(Records to process Opens)
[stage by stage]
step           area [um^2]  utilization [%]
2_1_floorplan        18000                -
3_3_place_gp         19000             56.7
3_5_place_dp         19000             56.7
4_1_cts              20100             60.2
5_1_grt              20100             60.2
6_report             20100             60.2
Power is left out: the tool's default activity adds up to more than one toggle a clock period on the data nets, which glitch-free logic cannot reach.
(Records to process Closes)
(Records to process Opens)
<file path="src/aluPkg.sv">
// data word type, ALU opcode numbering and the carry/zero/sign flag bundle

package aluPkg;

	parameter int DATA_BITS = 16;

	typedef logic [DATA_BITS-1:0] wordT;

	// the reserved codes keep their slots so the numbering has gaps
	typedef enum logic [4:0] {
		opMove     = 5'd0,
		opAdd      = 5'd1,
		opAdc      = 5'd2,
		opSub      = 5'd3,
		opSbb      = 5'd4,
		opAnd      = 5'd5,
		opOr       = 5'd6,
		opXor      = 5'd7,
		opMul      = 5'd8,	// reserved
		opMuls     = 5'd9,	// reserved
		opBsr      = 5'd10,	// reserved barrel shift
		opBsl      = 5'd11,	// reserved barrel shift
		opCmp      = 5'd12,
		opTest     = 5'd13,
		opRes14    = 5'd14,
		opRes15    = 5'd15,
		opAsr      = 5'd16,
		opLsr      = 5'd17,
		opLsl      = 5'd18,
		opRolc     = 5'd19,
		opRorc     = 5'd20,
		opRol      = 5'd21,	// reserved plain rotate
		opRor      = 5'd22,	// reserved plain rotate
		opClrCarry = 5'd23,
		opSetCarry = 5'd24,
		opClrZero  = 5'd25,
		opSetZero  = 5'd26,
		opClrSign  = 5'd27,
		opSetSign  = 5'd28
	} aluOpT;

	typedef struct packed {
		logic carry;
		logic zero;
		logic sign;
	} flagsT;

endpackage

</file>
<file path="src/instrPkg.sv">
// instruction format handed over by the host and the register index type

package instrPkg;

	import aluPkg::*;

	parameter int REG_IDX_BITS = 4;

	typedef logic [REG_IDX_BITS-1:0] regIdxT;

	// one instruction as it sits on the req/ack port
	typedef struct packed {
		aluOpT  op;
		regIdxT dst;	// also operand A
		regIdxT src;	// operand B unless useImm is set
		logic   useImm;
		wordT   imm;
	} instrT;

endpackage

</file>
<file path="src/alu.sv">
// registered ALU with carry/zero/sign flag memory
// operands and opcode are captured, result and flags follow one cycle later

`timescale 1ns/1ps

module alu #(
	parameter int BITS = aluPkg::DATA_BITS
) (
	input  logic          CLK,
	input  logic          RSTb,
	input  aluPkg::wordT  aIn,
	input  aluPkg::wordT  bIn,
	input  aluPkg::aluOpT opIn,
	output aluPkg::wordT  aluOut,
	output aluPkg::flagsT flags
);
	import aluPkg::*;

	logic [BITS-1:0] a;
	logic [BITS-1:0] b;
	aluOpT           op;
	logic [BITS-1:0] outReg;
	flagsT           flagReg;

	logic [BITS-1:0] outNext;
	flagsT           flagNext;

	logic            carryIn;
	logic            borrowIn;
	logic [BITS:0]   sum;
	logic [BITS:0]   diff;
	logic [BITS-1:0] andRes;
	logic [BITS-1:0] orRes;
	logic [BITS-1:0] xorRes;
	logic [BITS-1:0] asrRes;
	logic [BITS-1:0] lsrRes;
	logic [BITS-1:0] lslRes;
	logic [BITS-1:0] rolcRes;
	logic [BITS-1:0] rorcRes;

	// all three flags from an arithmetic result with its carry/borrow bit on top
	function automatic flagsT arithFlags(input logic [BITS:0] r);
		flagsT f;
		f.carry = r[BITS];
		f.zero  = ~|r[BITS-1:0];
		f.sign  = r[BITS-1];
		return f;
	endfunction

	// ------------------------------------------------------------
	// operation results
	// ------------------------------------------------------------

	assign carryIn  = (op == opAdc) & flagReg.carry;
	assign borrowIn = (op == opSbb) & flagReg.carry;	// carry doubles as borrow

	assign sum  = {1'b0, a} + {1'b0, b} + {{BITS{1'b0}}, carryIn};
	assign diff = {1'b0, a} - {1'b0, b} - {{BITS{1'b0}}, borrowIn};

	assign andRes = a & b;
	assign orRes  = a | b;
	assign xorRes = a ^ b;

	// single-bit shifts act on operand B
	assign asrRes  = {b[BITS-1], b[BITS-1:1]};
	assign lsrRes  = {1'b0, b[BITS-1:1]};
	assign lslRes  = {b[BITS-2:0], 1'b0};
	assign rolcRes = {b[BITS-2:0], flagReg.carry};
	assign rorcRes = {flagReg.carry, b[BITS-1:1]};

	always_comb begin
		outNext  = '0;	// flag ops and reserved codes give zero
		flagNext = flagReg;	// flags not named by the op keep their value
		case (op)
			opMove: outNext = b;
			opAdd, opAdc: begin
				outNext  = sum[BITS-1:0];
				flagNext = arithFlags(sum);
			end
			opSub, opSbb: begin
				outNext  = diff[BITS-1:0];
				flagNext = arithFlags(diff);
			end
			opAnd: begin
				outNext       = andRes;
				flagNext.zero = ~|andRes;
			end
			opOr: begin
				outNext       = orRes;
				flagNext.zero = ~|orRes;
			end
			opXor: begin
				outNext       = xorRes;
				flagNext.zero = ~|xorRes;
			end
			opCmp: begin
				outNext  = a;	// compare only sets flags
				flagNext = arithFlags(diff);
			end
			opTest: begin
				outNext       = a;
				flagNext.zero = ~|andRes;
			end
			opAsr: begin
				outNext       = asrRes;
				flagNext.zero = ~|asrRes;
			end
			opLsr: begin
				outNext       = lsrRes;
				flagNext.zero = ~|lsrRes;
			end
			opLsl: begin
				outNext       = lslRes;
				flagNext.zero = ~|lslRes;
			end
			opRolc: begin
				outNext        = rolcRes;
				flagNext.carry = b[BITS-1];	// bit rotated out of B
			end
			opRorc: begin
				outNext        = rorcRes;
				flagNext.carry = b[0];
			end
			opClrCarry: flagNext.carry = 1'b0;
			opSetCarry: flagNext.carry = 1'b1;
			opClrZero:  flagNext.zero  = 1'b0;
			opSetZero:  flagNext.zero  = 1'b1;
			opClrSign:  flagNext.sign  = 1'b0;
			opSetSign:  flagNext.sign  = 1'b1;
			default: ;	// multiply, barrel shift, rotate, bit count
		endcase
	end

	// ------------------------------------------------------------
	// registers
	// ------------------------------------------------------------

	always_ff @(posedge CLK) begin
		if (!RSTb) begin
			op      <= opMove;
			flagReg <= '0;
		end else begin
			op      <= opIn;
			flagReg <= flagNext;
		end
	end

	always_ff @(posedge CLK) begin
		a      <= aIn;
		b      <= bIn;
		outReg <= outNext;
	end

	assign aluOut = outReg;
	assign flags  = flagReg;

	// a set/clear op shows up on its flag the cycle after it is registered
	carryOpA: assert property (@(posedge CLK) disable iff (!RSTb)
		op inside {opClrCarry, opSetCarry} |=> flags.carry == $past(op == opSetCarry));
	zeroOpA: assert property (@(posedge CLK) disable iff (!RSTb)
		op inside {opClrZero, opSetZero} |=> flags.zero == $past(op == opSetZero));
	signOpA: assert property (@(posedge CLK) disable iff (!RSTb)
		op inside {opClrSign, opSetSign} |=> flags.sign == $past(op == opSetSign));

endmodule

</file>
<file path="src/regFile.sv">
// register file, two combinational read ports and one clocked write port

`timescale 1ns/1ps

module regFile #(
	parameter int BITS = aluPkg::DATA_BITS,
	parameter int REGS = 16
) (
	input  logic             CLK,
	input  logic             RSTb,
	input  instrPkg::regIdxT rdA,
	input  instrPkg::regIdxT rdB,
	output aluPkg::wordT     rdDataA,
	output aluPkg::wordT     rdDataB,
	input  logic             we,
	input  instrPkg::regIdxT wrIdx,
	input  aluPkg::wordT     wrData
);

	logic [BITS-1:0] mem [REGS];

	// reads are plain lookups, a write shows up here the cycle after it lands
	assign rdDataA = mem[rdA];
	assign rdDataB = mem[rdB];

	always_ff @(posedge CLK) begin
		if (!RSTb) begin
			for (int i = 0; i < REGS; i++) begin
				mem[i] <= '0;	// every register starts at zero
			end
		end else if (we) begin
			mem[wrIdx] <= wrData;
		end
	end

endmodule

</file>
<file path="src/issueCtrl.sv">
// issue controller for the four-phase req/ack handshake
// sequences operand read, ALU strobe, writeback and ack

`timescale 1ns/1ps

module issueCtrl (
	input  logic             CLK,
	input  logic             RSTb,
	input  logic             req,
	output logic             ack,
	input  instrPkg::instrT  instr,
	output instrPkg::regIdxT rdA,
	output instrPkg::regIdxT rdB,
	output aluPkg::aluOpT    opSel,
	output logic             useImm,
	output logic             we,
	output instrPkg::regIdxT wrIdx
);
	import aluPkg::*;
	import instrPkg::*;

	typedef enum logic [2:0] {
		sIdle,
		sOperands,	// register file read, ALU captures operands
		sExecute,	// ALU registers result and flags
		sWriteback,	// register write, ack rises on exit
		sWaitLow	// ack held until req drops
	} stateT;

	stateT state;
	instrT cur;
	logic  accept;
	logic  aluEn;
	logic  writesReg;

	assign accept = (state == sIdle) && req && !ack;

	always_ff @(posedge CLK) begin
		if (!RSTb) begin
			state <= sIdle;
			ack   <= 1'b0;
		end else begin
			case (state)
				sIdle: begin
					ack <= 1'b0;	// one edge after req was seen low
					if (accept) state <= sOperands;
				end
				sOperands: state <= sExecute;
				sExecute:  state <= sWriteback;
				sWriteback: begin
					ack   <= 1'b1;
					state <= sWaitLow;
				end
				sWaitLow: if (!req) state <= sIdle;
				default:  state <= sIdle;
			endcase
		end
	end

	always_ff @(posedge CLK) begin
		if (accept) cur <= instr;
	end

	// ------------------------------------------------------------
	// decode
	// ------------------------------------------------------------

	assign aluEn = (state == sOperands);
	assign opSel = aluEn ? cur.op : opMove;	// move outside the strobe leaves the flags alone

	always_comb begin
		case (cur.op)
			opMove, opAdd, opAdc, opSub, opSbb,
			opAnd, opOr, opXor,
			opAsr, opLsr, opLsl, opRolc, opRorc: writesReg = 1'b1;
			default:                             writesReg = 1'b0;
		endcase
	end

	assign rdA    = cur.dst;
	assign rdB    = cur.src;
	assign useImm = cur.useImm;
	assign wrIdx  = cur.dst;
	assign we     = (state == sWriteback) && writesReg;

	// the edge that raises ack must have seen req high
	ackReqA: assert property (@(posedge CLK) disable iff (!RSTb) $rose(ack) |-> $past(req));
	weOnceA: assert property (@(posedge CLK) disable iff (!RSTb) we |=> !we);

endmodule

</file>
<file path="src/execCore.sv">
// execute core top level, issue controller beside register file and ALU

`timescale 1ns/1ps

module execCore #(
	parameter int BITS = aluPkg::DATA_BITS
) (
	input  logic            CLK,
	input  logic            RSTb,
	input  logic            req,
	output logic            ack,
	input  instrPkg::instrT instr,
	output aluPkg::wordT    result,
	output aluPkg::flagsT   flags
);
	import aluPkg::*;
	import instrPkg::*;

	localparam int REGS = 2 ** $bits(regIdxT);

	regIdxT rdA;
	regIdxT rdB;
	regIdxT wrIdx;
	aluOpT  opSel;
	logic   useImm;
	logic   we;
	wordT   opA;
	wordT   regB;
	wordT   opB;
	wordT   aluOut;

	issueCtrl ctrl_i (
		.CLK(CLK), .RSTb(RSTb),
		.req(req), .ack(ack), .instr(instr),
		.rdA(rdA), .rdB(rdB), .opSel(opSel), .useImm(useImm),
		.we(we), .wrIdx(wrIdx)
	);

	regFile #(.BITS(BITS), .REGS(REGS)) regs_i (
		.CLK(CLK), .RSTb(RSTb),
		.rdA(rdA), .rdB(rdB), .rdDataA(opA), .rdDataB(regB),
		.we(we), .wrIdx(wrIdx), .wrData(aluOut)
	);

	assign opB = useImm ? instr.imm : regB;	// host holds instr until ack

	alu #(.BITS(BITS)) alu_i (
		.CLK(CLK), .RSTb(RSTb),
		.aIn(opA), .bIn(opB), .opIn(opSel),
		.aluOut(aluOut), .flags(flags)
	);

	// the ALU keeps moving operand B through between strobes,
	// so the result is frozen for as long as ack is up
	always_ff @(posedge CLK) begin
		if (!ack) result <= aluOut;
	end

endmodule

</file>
(Records to process Closes)
◆ Activity ◆
Among the entries above, the lines between the ones containing "[stage by stage]" and "Power is left", inclusive, are to be transcribed exactly. No other line is to be given.

◆ Exercise output ◆
[stage by stage]
step           area [um^2]  utilization [%]
2_1_floorplan        18000                -
3_3_place_gp         19000             56.7
3_5_place_dp         19000             56.7
4_1_cts              20100             60.2
5_1_grt              20100             60.2
6_report             20100             60.2
Power is left out: the tool's default activity adds up to more than one toggle a clock period on the data nets, which glitch-free logic cannot reach.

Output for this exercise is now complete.